Just a personal gripe

Post 21

8584330

>>>I suppose my argument is that the biological understanding is - by dint perhaps of it's very modernity - superior and should be privileged in our discourse to the misunderstandings preserved in linguistics.

>>>Also can I quibble human race / human species?
There is one species of humans, granted, and there variances within that accord broadly with geographical and national constraints of population isolation so there regions of genetic alleles that are divergent but similar and probably the result of a mix of selection pressures and sex selection. So in this sense we have a worked out understanding of human variance in terms of species and sub/species - what is gained with co-joining of this as equivalent with race? It seems to me superfluous.<<<

Quibble away, Clive, it's your journal. smiley - winkeyesmiley - smiley

The word race seems to date from the 14th century (according to my dictionary, your milage may differ) and perhaps some non-scientific misunderstandings have been preserved in the word.

However, the term race was used in the biological sciences until recently. The 19th century anthropologists attempted to categorize humans by such out-dated and offensive classifications as Negroid, Caucasoid, and Mongoloid. Early biologists used "race" in taxonomy, but later dropped the word in favor of the more accurate terms subspecies and variety.

So our current classification is:
Genus: Homo
Species: Sapiens
Subspecies: Sapiens

Our current understanding of human evolution has been shaped by numerous discoveries, including some which lead to the inescapable conclusion that we're all very closely related. (Hi, Cousins! smiley - kiss) There is surprisingly little difference between any two humans. Why is that? The working hypothesis is that all Humankind descended from the very same woman, the so-called African Eve.

As biology has been advancing, so has the newer science of sociology. Some anthropologists still use the term race in certain contexts, but for the most part the idea of race is now understood to be a social construct, without biological basis. Thus the study of race and racism moved from the natural sciences to the social sciences.
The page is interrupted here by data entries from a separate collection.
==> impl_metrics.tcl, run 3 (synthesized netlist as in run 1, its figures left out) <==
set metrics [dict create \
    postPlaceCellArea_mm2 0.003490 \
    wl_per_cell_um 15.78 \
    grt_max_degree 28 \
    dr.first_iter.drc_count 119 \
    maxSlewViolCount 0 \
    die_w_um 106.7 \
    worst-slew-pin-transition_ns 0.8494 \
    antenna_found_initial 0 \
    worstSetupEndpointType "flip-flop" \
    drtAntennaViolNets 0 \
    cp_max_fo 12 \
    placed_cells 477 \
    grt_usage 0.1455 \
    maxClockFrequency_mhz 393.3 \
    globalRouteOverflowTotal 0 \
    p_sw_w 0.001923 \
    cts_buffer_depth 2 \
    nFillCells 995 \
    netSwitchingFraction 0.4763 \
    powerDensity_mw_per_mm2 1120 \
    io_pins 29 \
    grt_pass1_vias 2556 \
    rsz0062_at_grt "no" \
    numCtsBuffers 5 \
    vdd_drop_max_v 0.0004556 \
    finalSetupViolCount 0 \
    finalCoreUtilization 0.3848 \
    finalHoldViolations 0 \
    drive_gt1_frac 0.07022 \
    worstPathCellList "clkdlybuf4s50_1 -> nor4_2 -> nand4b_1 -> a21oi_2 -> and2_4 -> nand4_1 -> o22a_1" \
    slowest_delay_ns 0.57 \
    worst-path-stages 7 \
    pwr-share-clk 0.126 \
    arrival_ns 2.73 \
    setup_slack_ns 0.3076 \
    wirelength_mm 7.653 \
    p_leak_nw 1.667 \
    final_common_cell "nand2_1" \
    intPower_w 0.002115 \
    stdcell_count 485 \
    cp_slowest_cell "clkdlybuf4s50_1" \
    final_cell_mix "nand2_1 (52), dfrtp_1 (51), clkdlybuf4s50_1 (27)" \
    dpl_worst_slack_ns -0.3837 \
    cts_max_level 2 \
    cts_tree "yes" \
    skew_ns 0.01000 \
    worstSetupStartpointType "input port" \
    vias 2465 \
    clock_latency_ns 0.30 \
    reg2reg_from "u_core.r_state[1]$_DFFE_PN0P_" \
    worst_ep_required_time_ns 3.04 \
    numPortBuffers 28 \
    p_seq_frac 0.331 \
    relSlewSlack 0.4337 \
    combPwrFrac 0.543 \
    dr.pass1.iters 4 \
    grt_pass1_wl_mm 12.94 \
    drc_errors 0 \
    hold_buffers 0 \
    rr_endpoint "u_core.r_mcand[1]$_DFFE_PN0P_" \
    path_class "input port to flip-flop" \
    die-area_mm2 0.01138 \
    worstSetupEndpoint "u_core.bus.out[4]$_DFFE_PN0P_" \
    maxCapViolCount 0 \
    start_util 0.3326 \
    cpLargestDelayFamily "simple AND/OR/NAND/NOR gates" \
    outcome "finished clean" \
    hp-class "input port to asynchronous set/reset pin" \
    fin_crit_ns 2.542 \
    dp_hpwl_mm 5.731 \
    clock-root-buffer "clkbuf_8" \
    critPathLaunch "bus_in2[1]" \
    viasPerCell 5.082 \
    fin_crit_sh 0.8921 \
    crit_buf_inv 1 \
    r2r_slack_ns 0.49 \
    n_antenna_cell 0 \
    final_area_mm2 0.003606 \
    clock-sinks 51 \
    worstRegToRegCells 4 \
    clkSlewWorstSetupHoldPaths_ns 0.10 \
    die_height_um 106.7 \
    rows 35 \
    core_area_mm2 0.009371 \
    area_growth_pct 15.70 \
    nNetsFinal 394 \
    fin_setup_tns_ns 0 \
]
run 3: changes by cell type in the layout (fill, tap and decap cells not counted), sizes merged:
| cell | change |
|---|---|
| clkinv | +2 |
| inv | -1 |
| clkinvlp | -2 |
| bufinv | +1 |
File: src/rtl/mem_bus_arbiter_if.sv
// mem_bus_arbiter_if: groups the fetch port, the MEM-stage data port and the
// single-outstanding memory bus into one bundle.
// The master modport is the arbiter's view; the slave modport is the view of
// everything around it (pipeline ports and bus slave).
interface mem_bus_arbiter_if #(
  parameter int ADDR_W = 32,
  parameter int DATA_W = 32
);
  // Instruction-fetch port
  logic                inst_req;
  logic [ADDR_W-1:0]   inst_addr;
  logic [DATA_W-1:0]   inst_rdata;
  logic                inst_valid;
  logic                inst_stall;

  // MEM-stage data port
  logic                data_req;
  logic                data_wr;
  logic [DATA_W/8-1:0] data_wstrb;
  logic [ADDR_W-1:0]   data_addr;
  logic [DATA_W-1:0]   data_wdata;
  logic [DATA_W-1:0]   data_rdata;
  logic                data_valid;
  logic                data_stall;

  // Memory bus
  logic                bus_req;
  logic                bus_wr;
  logic [DATA_W/8-1:0] bus_wstrb;
  logic [ADDR_W-1:0]   bus_addr;
  logic [DATA_W-1:0]   bus_wdata;
  logic                bus_addr_ok;
  logic                bus_data_ok;
  logic [DATA_W-1:0]   bus_rdata;

  modport master (
    input  inst_req, inst_addr,
    output inst_rdata, inst_valid, inst_stall,
    input  data_req, data_wr, data_wstrb, data_addr, data_wdata,
    output data_rdata, data_valid, data_stall,
    output bus_req, bus_wr, bus_wstrb, bus_addr, bus_wdata,
    input  bus_addr_ok, bus_data_ok, bus_rdata
  );

  modport slave (
    output inst_req, inst_addr,
    input  inst_rdata, inst_valid, inst_stall,
    output data_req, data_wr, data_wstrb, data_addr, data_wdata,
    input  data_rdata, data_valid, data_stall,
    input  bus_req, bus_wr, bus_wstrb, bus_addr, bus_wdata,
    output bus_addr_ok, bus_data_ok, bus_rdata
  );
endinterface

File: src/rtl/mem_bus_arbiter.sv
// mem_bus_arbiter: shares one single-outstanding memory bus between the
// instruction-fetch port and the MEM-stage data port. Each transaction runs an
// address handshake, then a data handshake, then a one-cycle RESP pulse.
// A pipeline exception aborts a transaction still in its address phase and
// discards the result of one already in its data phase.
// Optional feature: define ARB_WBUF_EN to add a one-entry posted write buffer.
module mem_bus_arbiter #(
  parameter int ADDR_W = 32,
  parameter int DATA_W = 32
) (
  input  logic                clk,
  input  logic                rst,
  input  logic                exception,
  mem_bus_arbiter_if.master   bus_if
);

  localparam int STRB_W = DATA_W / 8;

  typedef enum logic [2:0] {
    IDLE, I_ADDR, I_DATA, D_ADDR, D_DATA, RESP
`ifdef ARB_WBUF_EN
    , W_ADDR, W_DATA
`endif
  } state_t;

  state_t              state_q, state_d;
  logic                discard_q, discard_d;
  logic                bus_req_q, bus_req_d;
  logic                bus_wr_q, bus_wr_d;
  logic [STRB_W-1:0]   bus_wstrb_q, bus_wstrb_d;
  logic [ADDR_W-1:0]   bus_addr_q, bus_addr_d;
  logic [DATA_W-1:0]   bus_wdata_q, bus_wdata_d;
  logic [DATA_W-1:0]   inst_rdata_q, inst_rdata_d;
  logic [DATA_W-1:0]   data_rdata_q, data_rdata_d;
  logic                inst_valid_q, inst_valid_d;
  logic                data_valid_q, data_valid_d;
`ifdef ARB_WBUF_EN
  logic                wbuf_full_q, wbuf_full_d;
  logic [ADDR_W-1:0]   wbuf_addr_q, wbuf_addr_d;
  logic [DATA_W-1:0]   wbuf_wdata_q, wbuf_wdata_d;
  logic [STRB_W-1:0]   wbuf_wstrb_q, wbuf_wstrb_d;
`endif

  // Next-state, bus register and response register logic for the arbiter FSM
  always_comb begin
    state_d      = state_q;
    discard_d    = discard_q;
    bus_req_d    = bus_req_q;
    bus_wr_d     = bus_wr_q;
    bus_wstrb_d  = bus_wstrb_q;
    bus_addr_d   = bus_addr_q;
    bus_wdata_d  = bus_wdata_q;
    inst_rdata_d = inst_rdata_q;
    data_rdata_d = data_rdata_q;
    inst_valid_d = 1'b0;
    data_valid_d = 1'b0;
`ifdef ARB_WBUF_EN
    wbuf_full_d  = wbuf_full_q;
    wbuf_addr_d  = wbuf_addr_q;
    wbuf_wdata_d = wbuf_wdata_q;
    wbuf_wstrb_d = wbuf_wstrb_q;
`endif
    case (state_q)
      IDLE: begin
`ifdef ARB_WBUF_EN
        if (wbuf_full_q) begin
          state_d     = W_ADDR;
          bus_req_d   = 1'b1;
          bus_wr_d    = 1'b1;
          bus_addr_d  = wbuf_addr_q;
          bus_wdata_d = wbuf_wdata_q;
          bus_wstrb_d = wbuf_wstrb_q;
        end else if (bus_if.data_req && bus_if.data_wr) begin
          wbuf_full_d  = 1'b1;
          wbuf_addr_d  = bus_if.data_addr;
          wbuf_wdata_d = bus_if.data_wdata;
          wbuf_wstrb_d = bus_if.data_wstrb;
          state_d      = RESP;
          data_valid_d = 1'b1;
        end else
`endif
        if (bus_if.data_req) begin
          state_d     = D_ADDR;
          bus_req_d   = 1'b1;
          bus_wr_d    = bus_if.data_wr;
          bus_addr_d  = bus_if.data_addr;
          bus_wdata_d = bus_if.data_wdata;
          bus_wstrb_d = bus_if.data_wstrb;
        end else if (bus_if.inst_req) begin
          state_d     = I_ADDR;
          bus_req_d   = 1'b1;
          bus_wr_d    = 1'b0;
          bus_addr_d  = bus_if.inst_addr;
          bus_wdata_d = '0;
          bus_wstrb_d = '0;
        end
      end
      I_ADDR, D_ADDR: begin
        if (bus_req_q && bus_if.bus_addr_ok) begin
          state_d   = (state_q == D_ADDR) ? D_DATA : I_DATA;
          bus_req_d = 1'b0;
          if (exception) discard_d = 1'b1;
        end else if (exception) begin
          state_d   = IDLE;
          bus_req_d = 1'b0;
        end
      end
      I_DATA, D_DATA: begin
        if (bus_if.bus_data_ok) begin
          if (discard_q || exception) begin
            state_d   = IDLE;
            discard_d = 1'b0;
          end else begin
            state_d = RESP;
            if (state_q == D_DATA) begin
              data_rdata_d = bus_if.bus_rdata;
              data_valid_d = 1'b1;
            end else begin
              inst_rdata_d = bus_if.bus_rdata;
              inst_valid_d = 1'b1;
            end
          end
        end else if (exception) begin
          discard_d = 1'b1;
        end
      end
      RESP: begin
        state_d = IDLE;
      end
`ifdef ARB_WBUF_EN
      W_ADDR: begin
        if (bus_req_q && bus_if.bus_addr_ok) begin
          state_d   = W_DATA;
          bus_req_d = 1'b0;
        end
      end
      W_DATA: begin
        if (bus_if.bus_data_ok) begin
          state_d     = IDLE;
          wbuf_full_d = 1'b0;
        end
      end
`endif
      default: begin
        state_d = IDLE;
      end
    endcase
  end

  // State and registered-output flops with synchronous reset
  always_ff @(posedge clk) begin
    if (rst) begin
      state_q      <= IDLE;
      discard_q    <= 1'b0;
      bus_req_q    <= 1'b0;
      bus_wr_q     <= 1'b0;
      bus_wstrb_q  <= '0;
      bus_addr_q   <= '0;
      bus_wdata_q  <= '0;
      inst_rdata_q <= '0;
      data_rdata_q <= '0;
      inst_valid_q <= 1'b0;
      data_valid_q <= 1'b0;
`ifdef ARB_WBUF_EN
      wbuf_full_q  <= 1'b0;
      wbuf_addr_q  <= '0;
      wbuf_wdata_q <= '0;
      wbuf_wstrb_q <= '0;
`endif
    end else begin
      state_q      <= state_d;
      discard_q    <= discard_d;
      bus_req_q    <= bus_req_d;
      bus_wr_q     <= bus_wr_d;
      bus_wstrb_q  <= bus_wstrb_d;
      bus_addr_q   <= bus_addr_d;
      bus_wdata_q  <= bus_wdata_d;
      inst_rdata_q <= inst_rdata_d;
      data_rdata_q <= data_rdata_d;
      inst_valid_q <= inst_valid_d;
      data_valid_q <= data_valid_d;
`ifdef ARB_WBUF_EN
      wbuf_full_q  <= wbuf_full_d;
      wbuf_addr_q  <= wbuf_addr_d;
      wbuf_wdata_q <= wbuf_wdata_d;
      wbuf_wstrb_q <= wbuf_wstrb_d;
`endif
    end
  end

  assign bus_if.bus_req    = bus_req_q;
  assign bus_if.bus_wr     = bus_wr_q;
  assign bus_if.bus_wstrb  = bus_wstrb_q;
  assign bus_if.bus_addr   = bus_addr_q;
  assign bus_if.bus_wdata  = bus_wdata_q;
  assign bus_if.inst_rdata = inst_rdata_q;
  assign bus_if.data_rdata = data_rdata_q;
  assign bus_if.inst_valid = inst_valid_q;
  assign bus_if.data_valid = data_valid_q;

  // Stalls hold each pipeline stage until its own completion pulse
  assign bus_if.inst_stall = bus_if.inst_req & ~inst_valid_q;
  assign bus_if.data_stall = bus_if.data_req & ~data_valid_q;

endmodule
If the term racism is being used to describe a social ill, if the term race is being used to describe one of these social constructs, aren't these words being used correctly?

smiley - smiley
HN

(Here's to Aunt Flo!smiley - cheers and Uncle Erectus!smiley - cheers)



Just a personal gripe

Post 22

TRiG (Ireland) A dog, so bade in office

The definition of the word /race/ is notoriously hard to pin down, but I'd agree with you that anti-English sentiment is not best described as "racism".